Identify each line below that contains the word "area", and copy it out.

——————————

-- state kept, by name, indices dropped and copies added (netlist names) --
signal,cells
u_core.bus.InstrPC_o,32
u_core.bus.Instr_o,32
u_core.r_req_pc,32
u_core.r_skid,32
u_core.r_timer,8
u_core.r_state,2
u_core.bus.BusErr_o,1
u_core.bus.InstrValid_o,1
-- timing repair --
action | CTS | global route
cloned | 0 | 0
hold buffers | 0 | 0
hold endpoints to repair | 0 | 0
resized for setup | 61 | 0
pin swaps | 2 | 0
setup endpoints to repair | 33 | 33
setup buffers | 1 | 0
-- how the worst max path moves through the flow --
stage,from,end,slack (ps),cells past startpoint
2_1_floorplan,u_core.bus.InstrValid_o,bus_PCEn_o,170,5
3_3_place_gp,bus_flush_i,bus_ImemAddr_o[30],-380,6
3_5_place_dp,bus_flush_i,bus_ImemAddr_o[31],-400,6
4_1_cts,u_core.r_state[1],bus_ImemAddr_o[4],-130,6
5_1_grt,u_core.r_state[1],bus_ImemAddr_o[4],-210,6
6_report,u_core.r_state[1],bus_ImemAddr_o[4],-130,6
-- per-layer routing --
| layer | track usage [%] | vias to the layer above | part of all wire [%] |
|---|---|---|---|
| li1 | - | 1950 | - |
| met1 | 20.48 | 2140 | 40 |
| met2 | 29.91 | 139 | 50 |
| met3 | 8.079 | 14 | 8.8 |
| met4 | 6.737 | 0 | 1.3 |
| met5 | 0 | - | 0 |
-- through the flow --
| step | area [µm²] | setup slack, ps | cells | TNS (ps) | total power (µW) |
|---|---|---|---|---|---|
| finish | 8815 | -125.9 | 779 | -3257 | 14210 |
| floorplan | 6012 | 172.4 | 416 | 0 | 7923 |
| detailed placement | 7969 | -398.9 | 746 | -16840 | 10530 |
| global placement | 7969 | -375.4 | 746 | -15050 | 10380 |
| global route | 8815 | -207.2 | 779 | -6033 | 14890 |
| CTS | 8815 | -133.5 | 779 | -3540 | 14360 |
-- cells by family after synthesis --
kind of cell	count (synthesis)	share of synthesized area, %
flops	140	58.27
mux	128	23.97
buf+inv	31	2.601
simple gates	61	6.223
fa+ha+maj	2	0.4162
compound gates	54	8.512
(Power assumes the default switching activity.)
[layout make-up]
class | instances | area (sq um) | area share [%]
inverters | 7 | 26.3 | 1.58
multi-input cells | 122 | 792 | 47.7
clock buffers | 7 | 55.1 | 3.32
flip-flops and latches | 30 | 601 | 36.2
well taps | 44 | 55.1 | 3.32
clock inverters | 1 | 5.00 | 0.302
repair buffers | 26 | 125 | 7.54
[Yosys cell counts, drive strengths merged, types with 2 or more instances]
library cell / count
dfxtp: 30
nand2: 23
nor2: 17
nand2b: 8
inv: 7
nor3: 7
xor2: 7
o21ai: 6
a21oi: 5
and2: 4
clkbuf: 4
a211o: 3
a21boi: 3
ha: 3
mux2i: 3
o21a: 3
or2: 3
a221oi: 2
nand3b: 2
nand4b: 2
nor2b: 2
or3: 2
===== src/rtl/rst_seq_sync.sv =====
// Reset synchroniser plus ordered per-channel reset release sequencer.
// Latency: rst_out[k] falls SYNC_STAGES+1+HOLD_CYC+k*GAP_CYC edges after rst_async release.
// Backpressure: none; sw_rst_req is a single-cycle pulse honoured outside IDLE.
module rst_seq_sync
  import rst_pkg::*;
#(
  parameter int SYNC_STAGES = 2,
  parameter int NUM_CH      = 4,
  parameter int HOLD_CYC    = 16,
  parameter int GAP_CYC     = 4
) (
  input  logic              clk,
  input  logic              rst_async,
  input  logic              sw_rst_req,
  output logic [NUM_CH-1:0] rst_out,
  output logic              all_released,
  output logic              busy
);

  localparam int CW = cnt_width(HOLD_CYC, GAP_CYC);
  localparam int IW = idx_width(NUM_CH);
  localparam logic [CW-1:0] HOLD_LAST = CW'(HOLD_CYC - 1);
  localparam logic [CW-1:0] GAP_LAST  = CW'(GAP_CYC - 1);

  logic              sync_ok;
  state_t            state_q, state_d;
  logic [CW-1:0]     cnt_q, cnt_d;
  logic [IW-1:0]     idx_q, idx_d;
  logic [NUM_CH-1:0] rst_out_q, rst_out_d;
  logic              all_rel_q, all_rel_d;
  logic              busy_q, busy_d;

  rst_sync_chain #(
    .SYNC_STAGES(SYNC_STAGES)
  ) u_sync (
    .clk      (clk),
    .rst_async(rst_async),
    .sync_ok  (sync_ok)
  );

  // Next-state, counter, index and output-vector logic for the sequencer.
  always_comb begin
    state_d   = state_q;
    cnt_d     = cnt_q;
    idx_d     = idx_q;
    rst_out_d = rst_out_q;
    case (state_q)
      IDLE: begin
        // Software requests are deliberately ignored until the chain releases.
        if (sync_ok) begin
          state_d = HOLD;
          cnt_d   = '0;
        end
      end
      HOLD: begin
        if (sw_rst_req) begin
          rst_out_d = '1;
          cnt_d     = '0;
        end else if (cnt_q == HOLD_LAST) begin
          rst_out_d[0] = 1'b0;
          cnt_d        = '0;
          idx_d        = '0;
          state_d      = (NUM_CH == 1) ? RUN : REL;
        end else begin
          cnt_d = cnt_q + 1'b1;
        end
      end
      REL: begin
        if (sw_rst_req) begin
          rst_out_d = '1;
          cnt_d     = '0;
          state_d   = HOLD;
        end else if (cnt_q == GAP_LAST) begin
          // Release the channel after the last one released (idx).
          for (int k = 1; k < NUM_CH; k++) begin
            if (k == int'(idx_q) + 1) rst_out_d[k] = 1'b0;
          end
          idx_d = idx_q + 1'b1;
          cnt_d = '0;
          if (int'(idx_q) + 1 >= NUM_CH - 1) state_d = RUN;
        end else begin
          cnt_d = cnt_q + 1'b1;
        end
      end
      RUN: begin
        if (sw_rst_req) begin
          rst_out_d = '1;
          cnt_d     = '0;
          state_d   = HOLD;
        end
      end
      default: begin
        state_d = IDLE;
      end
    endcase
    // Status flags are registered from the next state so they track rst_out exactly.
    all_rel_d = (rst_out_d == '0);
    busy_d    = (state_d != RUN);
  end

  // State and output registers; async assertion forces everything back to reset.
  always_ff @(posedge clk or posedge rst_async) begin
    if (rst_async) begin
      state_q   <= IDLE;
      cnt_q     <= '0;
      idx_q     <= '0;
      rst_out_q <= '1;
      all_rel_q <= 1'b0;
      busy_q    <= 1'b1;
    end else begin
      state_q   <= state_d;
      cnt_q     <= cnt_d;
      idx_q     <= idx_d;
      rst_out_q <= rst_out_d;
      all_rel_q <= all_rel_d;
      busy_q    <= busy_d;
    end
  end

  assign rst_out      = rst_out_q;
  assign all_released = all_rel_q;
  assign busy         = busy_q;

endmodule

——————————

Your response:
| step | area [µm²] | setup slack, ps | cells | TNS (ps) | total power (µW) |
kind of cell	count (synthesis)	share of synthesized area, %
class | instances | area (sq um) | area share [%]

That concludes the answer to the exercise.